All games are like this. Most of them are much more complicated. Tetris is about the geometry of tetrads. Halo (and all FPS games) is about precise aim and timing. Grand Theft Auto is about exploration. In GTA, once you’ve explored the whole map, it’s done and the game is boring. Once you’ve fully understood any game – it becomes boring.

So fun is the process of acquiring understanding.

It’s trying again and again and again, because you want that “Aha! I got it!” moment so badly. Every time you hit that moment, you get a little shot of dopamine in your brain. That feels good; dopamine is the satisfaction chemical.

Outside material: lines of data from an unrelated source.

File: config.mk
export PLATFORM = sky130hd
export DESIGN_NAME = mbrd_decoder
export DESIGN_NICKNAME = d
export VERILOG_FILES = /design/src/inc/mbrd_pkg.sv /design/src/mbrd_decoder.sv
export SDC_FILE = /design/constraint.sdc
export NUM_CORES = 1
export LEC_CHECK = 0
export BUFFER_PORTS_ARGS = -buffer_cell sky130_fd_sc_hd__buf_2
export CORE_AREA = 2 2 241 243
export DETAILED_ROUTE_END_ITERATION = 7
export DIE_AREA = 0 0 243 245
export GPL_ROUTABILITY_DRIVEN = 0
export PLACE_DENSITY = 0.41
export SLEW_MARGIN = 20
export SYNTH_ARGS = -nofsm -noshare
export SYNTH_HDL_FRONTEND = slang
export SYNTH_SLANG_ARGS = --single-unit
File: constraint.sdc
create_clock -name mclk -period 6.3 [get_ports mclk]
set_input_delay 0.315 -clock mclk [delete_from_list [all_inputs] [get_ports mclk]]
set_output_delay 0.315 -clock mclk [all_outputs]
set_load 0.03 [all_outputs]
File: src/inc/mbrd_pkg.sv
/*
 package for the register-map decoder: register numbers, data-type sizes,
 command codes, packed request/answer carriers.
 assumes a framing layer outside that delivers decoded register accesses.
*/
package mbrd_pkg;
    // data type sizes in registers
    localparam int unsigned REGS_TWO_REGISTER_FLOAT = 2;
    localparam int unsigned REGS_SINGLE_REGISTER_FLOAT = 1;
    localparam int unsigned REGS_UNSIGNED_WORD = 1;
    localparam int unsigned REGS_UNSIGNED_LONG = 2;
    localparam int unsigned REGS_PACKED_CHAR_PAIR = 1;
    // function codes
    localparam logic [7:0] FC_READ = 8'h03;
    localparam logic [7:0] FC_WRITE = 8'h10;
    // exception codes
    localparam logic [7:0] EXC_NONE = 8'h00;
    localparam logic [7:0] EXC_FUNC = 8'h01;
    localparam logic [7:0] EXC_ADDR = 8'h02;
    localparam logic [7:0] EXC_DEVICE = 8'h04;
    // message limits
    localparam logic [7:0] MAX_REGS_16 = 8'h7d;
    // register numbers (message address directly)
    localparam logic [15:0] REG_CMD = 16'h0046;
    localparam logic [15:0] REG_CMD_ARG = 16'h0047;
    localparam logic [15:0] REG_SYS_BASE = 16'h03e8;
    localparam logic [15:0] REG_NAME_BASE = 16'h00f0;
    localparam logic [15:0] REG_NAME_LAST = 16'h00f9;
    localparam logic [15:0] REG_FLOAT_BASE = 16'h1f40;
    localparam logic [15:0] REG_LONG_BASE = 16'h1f42;
    localparam logic [15:0] REG_FLOAT32_BASE = 16'h1b58;
    localparam logic [15:0] REG_CMD_RESET = 16'h0000;
    localparam logic [7:0] PAD_CHAR = 8'hff;
    localparam int unsigned NAME_REGS = 10;
    // configuration words served from register 1000 on
    localparam logic [15:0] SYS_REGS = 16'd18;
    // command codes
    localparam logic [15:0] CMD_POLL_ROLL = 16'd20000;
    localparam logic [15:0] CMD_CLR_ALL_TOT = 16'd30000;
    localparam logic [15:0] CMD_CLR_RUN1_TOT = 16'd30001;
    localparam logic [15:0] CMD_CLR_TURB1 = 16'd30003;
    localparam logic [15:0] CMD_CLR_TURB2 = 16'd30004;
    localparam logic [15:0] CMD_CLR_ALL_LATCH = 16'd30050;
    localparam logic [15:0] CMD_CLR_LATCH1 = 16'd30051;
    localparam logic [15:0] CMD_ADD_PULSES = 16'd30061;
    localparam logic [15:0] CMD_CLR_ALL_ALARM = 16'd30100;
    localparam logic [15:0] CMD_CLR_RUN_ALARM = 16'd30101;
    localparam logic [15:0] CMD_CLR_IN_ALARM = 16'd30102;
    localparam logic [15:0] CMD_DEFAULTS = 16'd40000;
    localparam logic [15:0] CMD_WATCHDOG = 16'd40040;
    localparam logic [15:0] CMD_PART_ARCHIVE = 16'd50050;

    // one register access from the framing layer
    typedef struct packed {
        logic valid;
        logic [7:0] func;
        logic [15:0] addr;
        logic [15:0] wdata;
    } mbrd_req_t;

    // answer to one register access
    typedef struct packed {
        logic valid;
        logic [15:0] rdata;
        logic [7:0] exc;
    } mbrd_rsp_t;

    // one-cycle function strobes toward the flow engine
    typedef struct packed {
        logic poll_roll;
        logic clr_all_tot;
        logic clr_run1_tot;
        logic clr_turb1;
        logic clr_turb2;
        logic clr_all_latch;
        logic clr_latch1;
        logic add_pulses;
        logic clr_all_alarm;
        logic clr_run_alarm;
        logic clr_in_alarm;
        logic load_defaults;
        logic watchdog_reset;
        logic part_archive;
    } mbrd_cmd_t;

    // all state of the decoder
    typedef struct packed {
        logic [15:0] cmd;
        logic [15:0] cmd_arg;
        mbrd_rsp_t rsp;
        mbrd_cmd_t strobe;
        logic [15:0] pulse_count;
    } mbrd_state_t;
endpackage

The corollary to this is that there is no game that is not educational. So that’s the second reason news organisations should be interested in games. ‘Cause they’re one of the most powerful educational devices known to our species.

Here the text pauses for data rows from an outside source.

--- config.mk ---
export PLATFORM = sky130hd
export DESIGN_NAME = joint_homing_sequencer
export DESIGN_NICKNAME = d
export VERILOG_FILES = /design/src/joint_homing_pkg.sv /design/src/joint_homing_sequencer.sv
export SDC_FILE = /design/constraint.sdc
export NUM_CORES = 1
export LEC_CHECK = 0
export BUFFER_PORTS_ARGS = -buffer_cell sky130_fd_sc_hd__buf_2
export CAP_MARGIN = 0
export CORE_MARGIN = 2
export CORE_UTILIZATION = 25
export CTS_CLUSTER_SIZE = 20
export DETAILED_ROUTE_END_ITERATION = 8
export MAX_ROUTING_LAYER = met4
export SETUP_SLACK_MARGIN = 0.4
export SKIP_LAST_GASP = 1
export SLEW_MARGIN = 30
export SYNTH_ARGS = -nofsm -noshare
export SYNTH_HDL_FRONTEND = slang
export SYNTH_SLANG_ARGS = --single-unit
--- constraint.sdc ---
create_clock -name i_clk -period 7.29 [get_ports i_clk]
set_input_delay 0 -clock i_clk [delete_from_list [all_inputs] [get_ports i_clk]]
set_output_delay 0 -clock i_clk [all_outputs]
set_load 0.03 [all_outputs]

You know what else gives you a little hit of dopamine when you do it?

Crack cocaine.

In neurochemistry terms, games are like crack. Only instead of destroying your family and leaving you peniless and desperate on the street, games leave you with more skills and understanding than when you started.

What you gain those skills and that understanding about depends entirely on the game design. A game like Halo 3 or just teaches you to aim and fight. (Just? well, maybe not ‘just’ – otherwise the US Army wouldn’t be interested in this sort of game.) But there are many games that teach sophisticated skills and subtle understanding. Some are interesting in the journalism context – like JFK Reloaded, September 12, Global Conflict: Palestine, and Sim City. There are links to them all on the right.

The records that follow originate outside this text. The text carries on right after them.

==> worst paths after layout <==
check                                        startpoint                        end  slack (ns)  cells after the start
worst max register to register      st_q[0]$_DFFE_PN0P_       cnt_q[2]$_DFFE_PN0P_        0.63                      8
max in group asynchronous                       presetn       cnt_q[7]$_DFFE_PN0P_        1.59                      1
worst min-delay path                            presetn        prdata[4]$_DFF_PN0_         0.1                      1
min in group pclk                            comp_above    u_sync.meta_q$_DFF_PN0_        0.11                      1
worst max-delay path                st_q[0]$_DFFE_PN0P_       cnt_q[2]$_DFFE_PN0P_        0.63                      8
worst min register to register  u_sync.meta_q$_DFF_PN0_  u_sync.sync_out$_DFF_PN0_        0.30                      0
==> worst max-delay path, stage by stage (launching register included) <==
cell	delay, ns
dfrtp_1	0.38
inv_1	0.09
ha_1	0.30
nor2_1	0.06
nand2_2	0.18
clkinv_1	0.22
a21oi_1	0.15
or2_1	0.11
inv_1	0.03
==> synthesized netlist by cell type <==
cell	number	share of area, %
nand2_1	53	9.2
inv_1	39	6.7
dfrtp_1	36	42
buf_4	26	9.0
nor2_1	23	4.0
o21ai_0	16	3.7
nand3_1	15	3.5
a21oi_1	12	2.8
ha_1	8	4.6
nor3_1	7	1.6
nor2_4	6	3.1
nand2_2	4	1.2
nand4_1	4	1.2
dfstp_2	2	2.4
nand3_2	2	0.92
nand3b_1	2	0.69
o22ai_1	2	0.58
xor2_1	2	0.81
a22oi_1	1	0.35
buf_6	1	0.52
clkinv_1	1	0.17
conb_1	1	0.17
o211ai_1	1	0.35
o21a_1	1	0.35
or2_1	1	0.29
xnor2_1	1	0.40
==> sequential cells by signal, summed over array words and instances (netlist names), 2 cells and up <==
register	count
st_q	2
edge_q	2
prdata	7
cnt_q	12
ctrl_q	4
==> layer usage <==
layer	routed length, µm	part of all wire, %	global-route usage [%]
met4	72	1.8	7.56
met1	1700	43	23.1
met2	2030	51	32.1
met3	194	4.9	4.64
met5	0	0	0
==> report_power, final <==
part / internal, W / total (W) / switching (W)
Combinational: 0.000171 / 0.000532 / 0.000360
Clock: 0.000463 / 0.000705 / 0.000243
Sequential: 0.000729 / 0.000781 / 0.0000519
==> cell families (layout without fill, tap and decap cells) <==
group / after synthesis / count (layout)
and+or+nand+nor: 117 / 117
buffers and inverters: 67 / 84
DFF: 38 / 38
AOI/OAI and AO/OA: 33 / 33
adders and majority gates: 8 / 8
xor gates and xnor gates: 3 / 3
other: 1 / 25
--- src/core/btn_sync.sv ---
// Button input conditioner for panel push buttons.
// Assumes active-low pins from outside the clock domain; a held level and a one-cycle press pulse per button.
`timescale 1ns/1ps
`default_nettype none
module btn_sync #(
  parameter int N = 3
) (
  input  wire logic         clk,
  input  wire logic         sys_rst,
  input  wire logic [N-1:0] pin_n,
  output logic      [N-1:0] pressed,
  output logic      [N-1:0] press_pulse
);

  genvar gi;
  generate
    for (gi = 0; gi < N; gi++) begin : g_btn
      logic s1_ff;
      logic s2_ff;
      logic s3_ff;
      logic lvl_ff;
      logic rise_ff;

      // Three-stage capture; the first stage feeds only the second
      always_ff @(posedge clk) begin
        if (sys_rst) begin
          s1_ff <= 1'b1;
          s2_ff <= 1'b1;
          s3_ff <= 1'b1;
        end else begin
          s1_ff <= pin_n[gi];
          s2_ff <= s1_ff;
          s3_ff <= s2_ff;
        end
      end

      // A change counts only once the later two stages agree, rejecting single glitches
      always_ff @(posedge clk) begin
        if (sys_rst) begin
          lvl_ff  <= 1'b0;
          rise_ff <= 1'b0;
        end else begin
          rise_ff <= 1'b0;
          if (s2_ff == s3_ff) begin
            lvl_ff  <= ~s3_ff;
            rise_ff <= ~s3_ff & ~lvl_ff;
          end
        end
      end

      assign pressed[gi]     = lvl_ff;
      assign press_pulse[gi] = rise_ff;
    end
  endgenerate

endmodule // btn_sync
`default_nettype wire

--- src/core/gw_panel.sv ---
// Front-panel indicator and button logic for the LON/KNX gateway.
// Assumes gateway state flags on clk, buttons on raw pins, software on Avalon-MM.
//
// Summary of operation
// - Service lamp steadily lit for the whole startup period.
// - After startup, uncommissioned LON: service lamp blinks one second on, one off.
// - Commissioned LON interface keeps the service lamp dark.
// - Programming lamp dark normally, lit only in Lamp_button_a mode.
// - KNX transmit and receive lamps pulse on frame send and receive.
// - Both status lamps lit in startup; alternate blinking without valid configuration.
// - With valid configuration, each status lamp follows its own bus condition.
// - Status lamp lit on bus failure, dark connected, blinking while requesting values.
// - LON status lamp never shows failure; dark unless requesting initial values.
// - Service button press sends a broadcast service-pin message with node identity.
// - Each programming button press toggles Lamp_button_a mode.
// - Programming mode alters only the programming lamp, no protocol behaviour.
//
// The address map and the Avalon-MM interface to the registers were left to the implementer.
`timescale 1ns/1ps
`default_nettype none
module gw_panel
  import gw_panel_pkg::*;
#(
  parameter int BLINK_CYCLES   = BLINK_HALF_CYC,
  parameter int STRETCH_CYCLES = STRETCH_CYC
) (
  input  wire logic              clk,
  input  wire logic              sys_rst,
  // Avalon-MM slave
  input  wire logic [ADDR_W-1:0] avs_address,
  input  wire logic              avs_read,
  input  wire logic              avs_write,
  input  wire logic [3:0]        avs_byteenable,
  input  wire logic [31:0]       avs_writedata,
  output logic      [31:0]       avs_readdata,
  output logic                   avs_waitrequest,
  output logic                   irq,
  // Gateway state and panel pins
  input  wire gw_state_s         gw_state,
  input  wire logic              primary_service_lamp_button_n,
  input  wire logic              secondary_service_lamp_button_n,
  input  wire logic              lamp_button_a_n,
  output lamps_s                 lamps,
  output logic                   service_pin_msg,
  output logic                   knx_prog_mode
);

  localparam logic [CNT_W-1:0] BLINK_LAST   = CNT_W'(BLINK_CYCLES - 1);
  localparam logic [CNT_W-1:0] STRETCH_LAST = CNT_W'(STRETCH_CYCLES - 1);

  logic [BTN_N-1:0] btn_level;
  logic [BTN_N-1:0] btn_rise;
  logic [CNT_W-1:0] blink_cnt_ff;
  logic             phase_ff;
  logic [CNT_W-1:0] tx_cnt_ff;
  logic [CNT_W-1:0] rx_cnt_ff;
  logic             prog_mode_ff;
  logic             svc_msg_ff;
  logic             startup_d_ff;
  logic [IRQ_W-1:0] irq_stat_ff;
  logic [IRQ_W-1:0] irq_mask_ff;
  logic             irq_ff;
  logic             wait_ff;
  logic [31:0]      rdata_ff;
  lamps_s           lamps_ff;
  lamps_s           nxt_lamps;
  logic             wr_take;
  logic             ctrl_wr;
  logic             nxt_prog_mode;
  logic [IRQ_W-1:0] irq_set;
  logic [IRQ_W-1:0] irq_clr;
  logic [31:0]      nxt_rdata;

  // Button conditioning for both service buttons and the programming button
  btn_sync #(
    .N (BTN_N)
  ) u_btn_sync (
    .clk         (clk),
    .sys_rst     (sys_rst),
    .pin_n       ({lamp_button_a_n, secondary_service_lamp_button_n,
                   primary_service_lamp_button_n}),
    .pressed     (btn_level),
    .press_pulse (btn_rise)
  );

  // Shared blink timebase; one phase flip per second keeps every blinking lamp in step
  always_ff @(posedge clk) begin
    if (sys_rst) begin
      blink_cnt_ff <= '0;
      phase_ff     <= 1'b1;
    end else if (blink_cnt_ff == BLINK_LAST) begin
      blink_cnt_ff <= '0;
      phase_ff     <= ~phase_ff;
    end else begin
      blink_cnt_ff <= blink_cnt_ff + CNT_W'(1);
    end
  end

  // Activity stretchers: a frame of a few bit times would be invisible on a lamp
  always_ff @(posedge clk) begin
    if (sys_rst) begin
      tx_cnt_ff <= '0;
      rx_cnt_ff <= '0;
    end else begin
      if (gw_state.knx_transmit_lamp) begin
        tx_cnt_ff <= STRETCH_LAST;
      end else if (tx_cnt_ff != '0) begin
        tx_cnt_ff <= tx_cnt_ff - CNT_W'(1);
      end
      if (gw_state.knx_rx) begin
        rx_cnt_ff <= STRETCH_LAST;
      end else if (rx_cnt_ff != '0) begin
        rx_cnt_ff <= rx_cnt_ff - CNT_W'(1);
      end
    end
  end

  // Bus request is taken at the edge where waitrequest is seen low
  assign wr_take = avs_write & ~wait_ff;
  assign ctrl_wr = wr_take & (avs_address == OFS_CTRL) & avs_byteenable[0];

  // Programming mode: a button press toggles it and wins over a same-cycle software write
  always_comb begin
    nxt_prog_mode = prog_mode_ff;
    if (btn_rise[BTN_PROG]) begin
      nxt_prog_mode = ~prog_mode_ff;
    end else if (ctrl_wr) begin
      nxt_prog_mode = avs_writedata[CTRL_PROG_BIT];
    end
  end

  // Mode and service message; the mode is exported only as a flag, and only the programming lamp keys on it
  always_ff @(posedge clk) begin
    if (sys_rst) begin
      prog_mode_ff <= 1'b0;
      svc_msg_ff   <= 1'b0;
      startup_d_ff <= 1'b1;
    end else begin
      prog_mode_ff <= nxt_prog_mode;
      svc_msg_ff   <= btn_rise[BTN_SVC1] | btn_rise[BTN_SVC2]
                      | (ctrl_wr & avs_writedata[CTRL_SVC_BIT]);
      startup_d_ff <= gw_state.startup;
    end
  end

  // Lamp selection, in priority order startup, configuration, bus condition
  always_comb begin
    nxt_lamps        = '0;
    nxt_lamps.prog   = prog_mode_ff;
    nxt_lamps.knx_transmit_lamp = gw_state.knx_transmit_lamp | (tx_cnt_ff != '0);
    nxt_lamps.knx_rx = gw_state.knx_rx | (rx_cnt_ff != '0);
    if (gw_state.startup) begin
      nxt_lamps.service    = 1'b1;
      nxt_lamps.lon_status = 1'b1;
      nxt_lamps.knx_status = 1'b1;
    end else begin
      nxt_lamps.service = gw_state.lon_commissioned ? 1'b0 : phase_ff;
      if (!gw_state.cfg_valid) begin
        nxt_lamps.lon_status = phase_ff;
        nxt_lamps.knx_status = ~phase_ff;
      end else begin
        // LON failure cannot be seen, so only the request phase lights it
        nxt_lamps.lon_status = gw_state.lon_requesting & phase_ff;
        unique case (gw_state.knx_bus)
          BUS_FAIL:       nxt_lamps.knx_status = 1'b1;
          BUS_CONNECTED:  nxt_lamps.knx_status = 1'b0;
          BUS_REQUESTING: nxt_lamps.knx_status = phase_ff;
          default:        nxt_lamps.knx_status = 1'b1;     // Unknown code shown as failure
        endcase
      end
    end
  end

  // Lamps leave through flip-flops so pins never glitch
  always_ff @(posedge clk) begin
    if (sys_rst) begin
      lamps_ff <= '0;
    end else begin
      lamps_ff <= nxt_lamps;
    end
  end

  // Interrupt sources: service press, programming press, end of startup
  always_comb begin
    irq_set               = '0;
    irq_set[IRQ_SVC_BIT]  = btn_rise[BTN_SVC1] | btn_rise[BTN_SVC2];
    irq_set[IRQ_PROG_BIT] = btn_rise[BTN_PROG];
    irq_set[IRQ_BOOT_BIT] = startup_d_ff & ~gw_state.startup;
    irq_clr               = '0;
    if (wr_take && avs_address == OFS_IRQ && avs_byteenable[0]) begin
      irq_clr = avs_writedata[IRQ_W-1:0];
    end
  end

  // Sticky status, write one to clear; a new event beats a same-cycle clear
  always_ff @(posedge clk) begin
    if (sys_rst) begin
      irq_stat_ff <= IRQ_RESET;
      irq_mask_ff <= IRQ_RESET;
      irq_ff      <= 1'b0;
    end else begin
      irq_stat_ff <= (irq_stat_ff & ~irq_clr) | irq_set;
      if (wr_take && avs_address == OFS_MASK && avs_byteenable[0]) begin
        irq_mask_ff <= avs_writedata[IRQ_W-1:0];
      end
      irq_ff <= |(irq_stat_ff & irq_mask_ff);
    end
  end

  // Read mux; unmapped offsets read as zero and ignore writes
  always_comb begin
    nxt_rdata = '0;
    unique case (avs_address)
      OFS_CTRL: nxt_rdata[CTRL_PROG_BIT] = prog_mode_ff;
      OFS_STAT: nxt_rdata[7:0] = {gw_state.cfg_valid, gw_state.startup, lamps_ff};
      OFS_IRQ:  nxt_rdata[IRQ_W-1:0] = irq_stat_ff;
      OFS_MASK: nxt_rdata[IRQ_W-1:0] = irq_mask_ff;
      default:  nxt_rdata = '0;
    endcase
  end

  // One wait state per access: data is captured on the same edge where waitrequest drops for one cycle
  always_ff @(posedge clk) begin
    if (sys_rst) begin
      wait_ff  <= 1'b1;
      rdata_ff <= '0;
    end else if ((avs_read || avs_write) && wait_ff) begin
      wait_ff  <= 1'b0;
      rdata_ff <= nxt_rdata;
    end else begin
      wait_ff  <= 1'b1;
    end
  end

  assign avs_readdata    = rdata_ff;
  assign avs_waitrequest = wait_ff;
  assign irq             = irq_ff;
  assign lamps           = lamps_ff;
  assign service_pin_msg = svc_msg_ff;
  assign knx_prog_mode   = prog_mode_ff;

  // Checks kept beside the logic they guard

  a_service_boot: assert property (@(posedge clk) disable iff (sys_rst)
    gw_state.startup |=> lamps.service)
    else $error("Service lamp dark during startup");

  a_service_commis: assert property (@(posedge clk) disable iff (sys_rst)
    (!gw_state.startup && gw_state.lon_commissioned) |=> !lamps.service)
    else $error("Service lamp lit after commissioning");

  a_service_blink: assert property (@(posedge clk) disable iff (sys_rst)
    (!gw_state.startup && !gw_state.lon_commissioned) |=> (lamps.service == $past(phase_ff)))
    else $error("Service lamp not following blink phase");

  a_prog_toggle: assert property (@(posedge clk) disable iff (sys_rst)
    btn_rise[BTN_PROG] |=> (prog_mode_ff != $past(prog_mode_ff))
      ##1 (lamps.prog == $past(prog_mode_ff)))
    else $error("Programming press did not toggle mode and lamp");

  a_tx_pulse: assert property (@(posedge clk) disable iff (sys_rst)
    gw_state.knx_transmit_lamp |=> lamps.knx_transmit_lamp ##1 lamps.knx_transmit_lamp)
    else $error("Transmit lamp not pulsed");

  a_alt_blink: assert property (@(posedge clk) disable iff (sys_rst)
    (!gw_state.startup && !gw_state.cfg_valid) |=> (lamps.lon_status != lamps.knx_status))
    else $error("Status lamps not alternating without configuration");

  a_knx_fail: assert property (@(posedge clk) disable iff (sys_rst)
    (!gw_state.startup && gw_state.cfg_valid && gw_state.knx_bus == BUS_FAIL) |=> lamps.knx_status)
    else $error("KNX status lamp dark on bus failure");

  a_lon_no_fail: assert property (@(posedge clk) disable iff (sys_rst)
    (!gw_state.startup && gw_state.cfg_valid && !gw_state.lon_requesting) |=> !lamps.lon_status)
    else $error("LON status lamp lit outside value requests");

  a_svc_message: assert property (@(posedge clk) disable iff (sys_rst)
    (btn_rise[BTN_SVC1] || btn_rise[BTN_SVC2]) |=> service_pin_msg ##1 !service_pin_msg)
    else $error("Service press did not give one message pulse");

  a_irq_level: assert property (@(posedge clk) disable iff (sys_rst)
    (|(irq_stat_ff & irq_mask_ff)) |=> irq)
    else $error("Interrupt not raised for unmasked status");

  a_bus_answer: assert property (@(posedge clk) disable iff (sys_rst)
    ((avs_read || avs_write) && avs_waitrequest) |=> !avs_waitrequest ##1 avs_waitrequest)
    else $error("Bus answer not one wait state");

  a_rx_pulse: assert property (@(posedge clk) disable iff (sys_rst)
    gw_state.knx_rx |=> lamps.knx_rx ##1 lamps.knx_rx)
    else $error("Receive lamp not pulsed");

  a_boot_status: assert property (@(posedge clk) disable iff (sys_rst)
    gw_state.startup |=> (lamps.lon_status && lamps.knx_status))
    else $error("Status lamps dark during startup");

  a_knx_connected: assert property (@(posedge clk) disable iff (sys_rst)
    (!gw_state.startup && gw_state.cfg_valid && gw_state.knx_bus == BUS_CONNECTED)
      |=> !lamps.knx_status)
    else $error("KNX status lamp lit with bus connected");

  a_knx_request: assert property (@(posedge clk) disable iff (sys_rst)
    (!gw_state.startup && gw_state.cfg_valid && gw_state.knx_bus == BUS_REQUESTING)
      |=> (lamps.knx_status == $past(phase_ff)))
    else $error("KNX status lamp not blinking while requesting");

endmodule // gw_panel
`default_nettype wire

If you’d like to know more, take a look at the slides.

As always, I welcome your thoughts and comments. Happy playing!

2 thoughts on “Why we need to use games for Journalism

  1. Well, I would argue that even mainstream games can be informative – I learned a fair bit about the sengoku period playing “Shogun: Total War” and “Deus Ex” required you to get familiar with buckyballs and grey goo. A few months ago I watched a CNN story about nuclear reactors in north korea. “Oh,” I thought, “they must be worried about the Yongbyong 5mw installation.” Thank you, “Mercenaries.”

    Further, there have been a few games that have informed my opinions about storytelling – a crucial subject, if you’re me – “Beyond Good & Evil,” “FF3,” and “Deus Ex” again, just to name a few. I’ve also learned that tanith6227 will occasionally whore kills in tactical games if he gets frustrated, and that you always break right through doorways when we breach in a fps.

    On the whole I am happy to agree with this post, and excited for you that your job allows you to work in the area. Down with luddism! up with the man-machine interface! up with using machines for the man-man interface!

  2. Indeed, mainstream games are informative in the way you describe. But let’s take Shogun as an example. I’d argue that the more importatnt lesson you learned while playing it was pre-firearms field warfare tactics.

    While playing Shogun, you got better at the game. At first you sucked, like we all do, and then by playing battles over and over with bigger and bigger armies, you got better. By now you’ve played enough of the game that you’d actually be a halfway decent field commander for a real-life army, if you were ever put in that position. That’s because playing the game has taught you real tactical principles like flanking, the use of terrain, which type of soldier (pikes/horse/archers) to use against which, and so on.

    The process of playing the game allows you to explore the way battles work in a very real way – only without losing life and kingdom if (when) you fail. In a way, games allow you to learn through the creative exploration of failure, because you can fail without cost. By doing so, you learn real skills. That’s why games can be so useful.

    Think of chess: it teaches real lessons in strategy and planning, despite being so abstracted that it doesn’t really look like a real battle, at all.